When my friends from Hell asked me to fill in a spot on their team for 2006’s River to River relay, I agreed. After all, another day in a van with the same people I’d had such a good time with in Michigan? It was a no brainer! I got to make a few new friends and surprised the pants off myself by running far faster than I ever thought possible. I’m still sad that I wasn’t able to head back to Southern Illinois one last time before I moved across the country in 2008.
Thanks to my awesome experiences with the DWD crew, I immediately jumped at the chance when some friends of mine emailed me in early 2007 to tell me they were putting a team together for the Great Midwest Relay that summer. We’d be a team of 12, covering 200 miles from Madison to Milwaukee to Chicago. Was there any chance I was interested?
I didn’t even have to think about it. Sure, it was a much longer relay than River to River and it didn’t have the mud factor of DWD, but spending 36 hours in a van with 5 of my best runner friends? How could I turn that down?
I couldn’t. And I’m glad I didn’t, or else I would have missed whatever Mike was doing here that cracked us all up. Or his interpretive dance to “Unwritten” that still makes me giggle every time I hear that song. (No, seriously. I still laugh every time almost 6 years later.) And this was only an hour or so into the race, before we really got punchy.
I even ran the Ragnar Northwest Passage relay in 2008 with a bunch of complete strangers, and you know what? It was still a blast. Which leads me to one conclusion: the type of runners that want to run relays are awesome. It doesn’t matter who they are or where they’re from. If you put 6 of them in a van together, it’ll be great.
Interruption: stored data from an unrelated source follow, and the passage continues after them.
==> src/rtl/abacus_top.sv <==
// ABACUS CPU profiler: Wishbone-slave counter block that tallies issued RV32IMA
// instructions by class and I/D-cache events, readable through a 256-byte window.
module abacus_top #(
  parameter logic [31:0] ABACUS_BASE_ADDR             = 32'hF003_0000,
  parameter bit          INCLUDE_INSTRUCTION_PROFILER = 1'b1,
  parameter bit          INCLUDE_CACHE_PROFILER       = 1'b1
) (
  input  logic        clk,
  input  logic        rst,
  input  logic        wb_cyc,
  input  logic        wb_stb,
  input  logic        wb_we,
  input  logic [31:0] wb_adr,
  input  logic [31:0] wb_dat_i,
  output logic [31:0] wb_dat_o,
  output logic        wb_ack,
  input  logic [31:0] abacus_instruction,
  input  logic        abacus_instruction_issued,
  input  logic        abacus_icache_request,
  input  logic        abacus_dcache_request,
  input  logic        abacus_icache_miss,
  input  logic        abacus_dcache_hit,
  input  logic        abacus_icache_line_fill_in_progress,
  input  logic        abacus_dcache_line_fill_in_progress
);

  localparam int unsigned CNT_W    = 32;
  localparam int unsigned N_INSTR  = 11;
  localparam int unsigned N_CACHE  = 6;
  localparam int unsigned IDX_W    = 6;

  localparam logic [6:0] OP_LOAD   = 7'b0000011;
  localparam logic [6:0] OP_STORE  = 7'b0100011;
  localparam logic [6:0] OP_IMM    = 7'b0010011;
  localparam logic [6:0] OP_REG    = 7'b0110011;
  localparam logic [6:0] OP_BRANCH = 7'b1100011;
  localparam logic [6:0] OP_JAL    = 7'b1101111;
  localparam logic [6:0] OP_JALR   = 7'b1100111;
  localparam logic [6:0] OP_SYSTEM = 7'b1110011;
  localparam logic [6:0] OP_FENCE  = 7'b0001111;
  localparam logic [6:0] OP_AMO    = 7'b0101111;

  logic                    instr_en;
  logic                    cache_en;
  logic                    sel_c;
  logic                    req_c;
  logic                    clear_c;
  logic [IDX_W-1:0]        idx_c;
  logic [CNT_W-1:0]        rdata_c;
  logic [N_INSTR-1:0]      cls_c;
  logic [N_INSTR-1:0]      instr_inc_c;
  logic [N_CACHE-1:0]      cache_inc_c;
  logic [N_INSTR-1:0][CNT_W-1:0] instr_cnt;
  logic [N_CACHE-1:0][CNT_W-1:0] cache_cnt;
  logic                    unused_c;

  assign unused_c = ^{wb_adr[1:0], wb_dat_i[31:1],
                      abacus_instruction[24:15], abacus_instruction[11:7]};

  // Bus decode: a held request completes every second cycle because ack gates req
  assign sel_c   = wb_cyc & wb_stb & (wb_adr[31:8] == ABACUS_BASE_ADDR[31:8]);
  assign req_c   = sel_c & ~wb_ack;
  assign idx_c   = wb_adr[7:2];
  assign clear_c = req_c & wb_we & (idx_c == IDX_W'(0)) & wb_dat_i[0];

  // Instruction class decode, one-hot or zero
  always_comb begin
    logic [6:0] op;
    logic [2:0] f3;
    logic       f7z;
    logic       f7s;
    logic       alu_imm_or_reg;
    cls_c          = '0;
    op             = abacus_instruction[6:0];
    f3             = abacus_instruction[14:12];
    f7z            = (abacus_instruction[31:25] == 7'b0000000);
    f7s            = (abacus_instruction[31:25] == 7'b0100000);
    alu_imm_or_reg = (op == OP_IMM) | ((op == OP_REG) & f7z);
    cls_c[0]  = (op == OP_LOAD);
    cls_c[1]  = (op == OP_STORE);
    cls_c[2]  = (f3 == 3'b000) & alu_imm_or_reg;
    cls_c[3]  = (op == OP_REG) & (f3 == 3'b000) & f7s;
    cls_c[4]  = ((f3 == 3'b100) | (f3 == 3'b110) | (f3 == 3'b111)) & alu_imm_or_reg;
    cls_c[5]  = ((f3 == 3'b001) | (f3 == 3'b101)) & ((op == OP_IMM) | (op == OP_REG)) &
                (f7z | f7s);
    cls_c[6]  = ((f3 == 3'b010) | (f3 == 3'b011)) & alu_imm_or_reg;
    cls_c[7]  = (op == OP_BRANCH);
    cls_c[8]  = (op == OP_JAL) | (op == OP_JALR);
    cls_c[9]  = (op == OP_SYSTEM) | (op == OP_FENCE);
    cls_c[10] = (op == OP_AMO);
  end

  assign instr_inc_c = {N_INSTR{instr_en & abacus_instruction_issued}} & cls_c;
  assign cache_inc_c = {N_CACHE{cache_en}} &
                       {abacus_dcache_line_fill_in_progress, abacus_dcache_hit,
                        abacus_dcache_request, abacus_icache_line_fill_in_progress,
                        abacus_icache_miss, abacus_icache_request};

  // Counter banks; clear takes priority over a coincident increment
  if (INCLUDE_INSTRUCTION_PROFILER) begin : g_instr
    for (genvar i = 0; i < N_INSTR; i++) begin : g_cnt
      logic [CNT_W-1:0] count;
      always_ff @(posedge clk or negedge rst) begin
        if (!rst)                count <= '0;
        else if (clear_c)        count <= '0;
        else if (instr_inc_c[i]) count <= count + CNT_W'(1);
      end
      assign instr_cnt[i] = count;
    end
  end else begin : g_no_instr
    assign instr_cnt = '0;
  end

  if (INCLUDE_CACHE_PROFILER) begin : g_cache
    for (genvar i = 0; i < N_CACHE; i++) begin : g_cnt
      logic [CNT_W-1:0] count;
      always_ff @(posedge clk or negedge rst) begin
        if (!rst)                count <= '0;
        else if (clear_c)        count <= '0;
        else if (cache_inc_c[i]) count <= count + CNT_W'(1);
      end
      assign cache_cnt[i] = count;
    end
  end else begin : g_no_cache
    assign cache_cnt = '0;
  end

  // Read mux over the register window; unmapped and CTRL read as zero
  always_comb begin
    rdata_c = '0;
    if (idx_c == IDX_W'(1)) begin
      rdata_c = CNT_W'(instr_en);
    end else if (idx_c == IDX_W'(2)) begin
      rdata_c = CNT_W'(cache_en);
    end else if ((idx_c >= IDX_W'(4)) && (idx_c <= IDX_W'(14))) begin
      rdata_c = instr_cnt[4'(idx_c - IDX_W'(4))];
    end else if ((idx_c >= IDX_W'(16)) && (idx_c <= IDX_W'(21))) begin
      rdata_c = cache_cnt[3'(idx_c - IDX_W'(16))];
    end
  end

  // Bus response and enable registers
  always_ff @(posedge clk or negedge rst) begin
    if (!rst) begin
      wb_ack   <= 1'b0;
      wb_dat_o <= '0;
      instr_en <= 1'b0;
      cache_en <= 1'b0;
    end else begin
      wb_ack <= req_c;
      if (req_c) begin
        if (wb_we) begin
          if (idx_c == IDX_W'(1)) instr_en <= wb_dat_i[0];
          if (idx_c == IDX_W'(2)) cache_en <= wb_dat_i[0];
        end else begin
          wb_dat_o <= rdata_c;
        end
      end
    end
  end

endmodule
Which means I’ll pretty much jump onto any relay team that’ll take me. I may not be the fastest, but I’m consistent: I’ll get out there and run my legs like a machine, regardless of how much sleep I’ve gotten or what hurts or what the weather’s like. And, most importantly, I’ll do it with a smile on my face. I’m well-educated in important relay skills like making PB&J sandwiches in the back of a van, changing on the side of the road, and laughing like crazy and whatever nutty inside jokes we come up with on the road. And, most importantly, I know that some of what happens in the van, stays in the van.
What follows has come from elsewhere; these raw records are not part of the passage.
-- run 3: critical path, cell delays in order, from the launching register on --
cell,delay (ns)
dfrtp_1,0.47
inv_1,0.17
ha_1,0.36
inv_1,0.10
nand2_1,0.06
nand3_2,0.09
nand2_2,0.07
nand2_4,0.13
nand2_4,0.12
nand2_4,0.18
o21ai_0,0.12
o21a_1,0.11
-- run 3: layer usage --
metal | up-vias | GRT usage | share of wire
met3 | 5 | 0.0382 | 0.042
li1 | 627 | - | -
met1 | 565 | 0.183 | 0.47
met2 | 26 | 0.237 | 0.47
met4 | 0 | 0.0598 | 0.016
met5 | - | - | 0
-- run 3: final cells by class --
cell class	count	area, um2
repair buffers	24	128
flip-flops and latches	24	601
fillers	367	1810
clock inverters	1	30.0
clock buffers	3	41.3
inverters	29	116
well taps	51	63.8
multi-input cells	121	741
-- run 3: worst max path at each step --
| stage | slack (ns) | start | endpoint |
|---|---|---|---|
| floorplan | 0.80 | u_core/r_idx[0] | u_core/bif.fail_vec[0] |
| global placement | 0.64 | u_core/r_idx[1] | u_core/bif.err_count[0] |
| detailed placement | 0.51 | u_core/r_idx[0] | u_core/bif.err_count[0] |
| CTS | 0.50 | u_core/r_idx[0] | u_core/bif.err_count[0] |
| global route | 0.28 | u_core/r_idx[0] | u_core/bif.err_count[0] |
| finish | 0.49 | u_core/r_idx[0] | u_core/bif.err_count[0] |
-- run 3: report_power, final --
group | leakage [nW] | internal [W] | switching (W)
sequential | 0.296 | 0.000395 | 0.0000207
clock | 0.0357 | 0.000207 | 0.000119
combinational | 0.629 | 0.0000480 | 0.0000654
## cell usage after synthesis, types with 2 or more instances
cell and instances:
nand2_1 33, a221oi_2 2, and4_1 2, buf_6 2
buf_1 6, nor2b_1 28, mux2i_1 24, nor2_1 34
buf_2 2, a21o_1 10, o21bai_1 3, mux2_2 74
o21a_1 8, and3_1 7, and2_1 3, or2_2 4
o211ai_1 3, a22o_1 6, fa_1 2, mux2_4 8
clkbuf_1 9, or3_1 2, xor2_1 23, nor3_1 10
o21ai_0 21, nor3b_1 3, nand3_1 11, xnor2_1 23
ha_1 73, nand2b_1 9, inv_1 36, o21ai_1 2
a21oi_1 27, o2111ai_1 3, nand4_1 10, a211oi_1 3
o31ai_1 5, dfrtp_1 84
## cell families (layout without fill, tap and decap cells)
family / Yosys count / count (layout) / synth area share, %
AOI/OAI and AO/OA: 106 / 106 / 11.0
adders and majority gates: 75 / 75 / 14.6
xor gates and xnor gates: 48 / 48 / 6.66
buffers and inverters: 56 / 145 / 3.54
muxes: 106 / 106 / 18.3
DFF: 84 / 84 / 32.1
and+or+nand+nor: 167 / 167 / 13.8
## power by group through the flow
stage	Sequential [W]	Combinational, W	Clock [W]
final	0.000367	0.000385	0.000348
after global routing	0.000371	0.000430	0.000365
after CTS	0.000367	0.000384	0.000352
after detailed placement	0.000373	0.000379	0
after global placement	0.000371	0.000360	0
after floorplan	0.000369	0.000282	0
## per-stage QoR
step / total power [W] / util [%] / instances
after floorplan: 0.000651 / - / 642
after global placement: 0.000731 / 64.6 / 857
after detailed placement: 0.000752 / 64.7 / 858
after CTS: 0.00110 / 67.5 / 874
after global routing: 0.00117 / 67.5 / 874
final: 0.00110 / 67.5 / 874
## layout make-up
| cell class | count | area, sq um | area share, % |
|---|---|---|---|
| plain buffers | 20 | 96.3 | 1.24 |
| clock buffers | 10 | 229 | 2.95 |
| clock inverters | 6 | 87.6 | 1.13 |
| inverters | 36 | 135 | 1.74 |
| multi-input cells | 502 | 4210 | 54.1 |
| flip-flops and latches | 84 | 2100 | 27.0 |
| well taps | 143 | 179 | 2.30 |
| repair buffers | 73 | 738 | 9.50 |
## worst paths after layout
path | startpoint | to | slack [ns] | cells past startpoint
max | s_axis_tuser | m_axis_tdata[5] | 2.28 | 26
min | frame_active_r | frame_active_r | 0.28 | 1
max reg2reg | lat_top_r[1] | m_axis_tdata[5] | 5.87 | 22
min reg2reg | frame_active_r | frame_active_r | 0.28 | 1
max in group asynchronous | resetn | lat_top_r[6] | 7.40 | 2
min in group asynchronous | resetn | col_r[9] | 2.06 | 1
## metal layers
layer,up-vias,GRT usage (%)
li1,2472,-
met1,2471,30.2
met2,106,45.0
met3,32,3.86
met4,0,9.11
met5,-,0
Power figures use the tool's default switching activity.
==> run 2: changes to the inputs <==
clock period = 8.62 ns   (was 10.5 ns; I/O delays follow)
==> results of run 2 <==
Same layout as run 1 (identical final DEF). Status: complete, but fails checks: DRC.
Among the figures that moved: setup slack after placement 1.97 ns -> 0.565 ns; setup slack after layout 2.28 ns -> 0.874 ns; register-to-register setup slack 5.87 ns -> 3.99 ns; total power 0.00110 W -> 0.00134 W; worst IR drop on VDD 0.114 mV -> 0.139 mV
<file path="config.mk">
export PLATFORM = sky130hd
export DESIGN_NAME = pwm_capture
export DESIGN_NICKNAME = d
export VERILOG_FILES = /design/src/rtl/pwm_pkg.sv /design/src/rtl/pwm_sync_edge.sv /design/src/rtl/pwm_capture.sv
export SDC_FILE = /design/constraint.sdc
export NUM_CORES = 1
export LEC_CHECK = 0
export CAP_MARGIN = 30
export CORE_MARGIN = 2
export CORE_UTILIZATION = 45
export CTS_CLUSTER_DIAMETER = 40
export DETAILED_ROUTE_END_ITERATION = 8
export PLACE_DENSITY = 0.7
export RECOVER_POWER = 50
export SYNTH_ARGS = -nofsm -noshare
export SYNTH_HDL_FRONTEND = slang
export SYNTH_SLANG_ARGS = --single-unit
export TNS_END_PERCENT = 30
</file>
<file path="constraint.sdc">
create_clock -name clk -period 3.2 [get_ports clk]
set_input_delay 0.64 -clock clk [delete_from_list [all_inputs] [get_ports clk]]
set_output_delay 0.64 -clock clk [all_outputs]
set_load 0.01 [all_outputs]
</file>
Of course, the big daddy of all of these relays is Hood to Coast. I never really seriously considered running it until I lived on this side of the country, but now it’s an absolute must-do. My friends and I put together a team for it in 2009, but then failed to get through the lottery. I dragged my husband to see the movie in theaters, even though that was very nearly torture as I was stuck with a knee injury that had kept me out of running for 2 months at that point.
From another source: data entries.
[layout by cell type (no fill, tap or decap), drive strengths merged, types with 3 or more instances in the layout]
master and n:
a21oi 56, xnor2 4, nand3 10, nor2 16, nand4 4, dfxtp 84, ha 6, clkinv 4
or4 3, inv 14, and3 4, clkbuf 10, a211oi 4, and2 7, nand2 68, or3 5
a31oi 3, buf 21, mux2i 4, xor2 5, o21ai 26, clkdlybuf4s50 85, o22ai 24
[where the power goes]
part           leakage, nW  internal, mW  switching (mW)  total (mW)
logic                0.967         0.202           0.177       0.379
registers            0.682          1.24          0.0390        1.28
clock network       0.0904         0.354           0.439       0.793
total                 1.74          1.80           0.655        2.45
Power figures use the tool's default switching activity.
But that was a year and a half ago, and the knee is back to 100%. I’m running a half marathon in June. In short: I’m ready to relay this year. Which is why I’m asking Nuun to include me on one of their all-female HTC blogger teams. It’s the weekend before I return to classes for my final year of grad school, and what better way to top off my last summer break ever than to spend it in a van with a bunch of other awesome women?
Seriously. Ask anyone I’ve ever spent quality time in a relay van with. They’ll tell you that I am always a valuable addition to the group.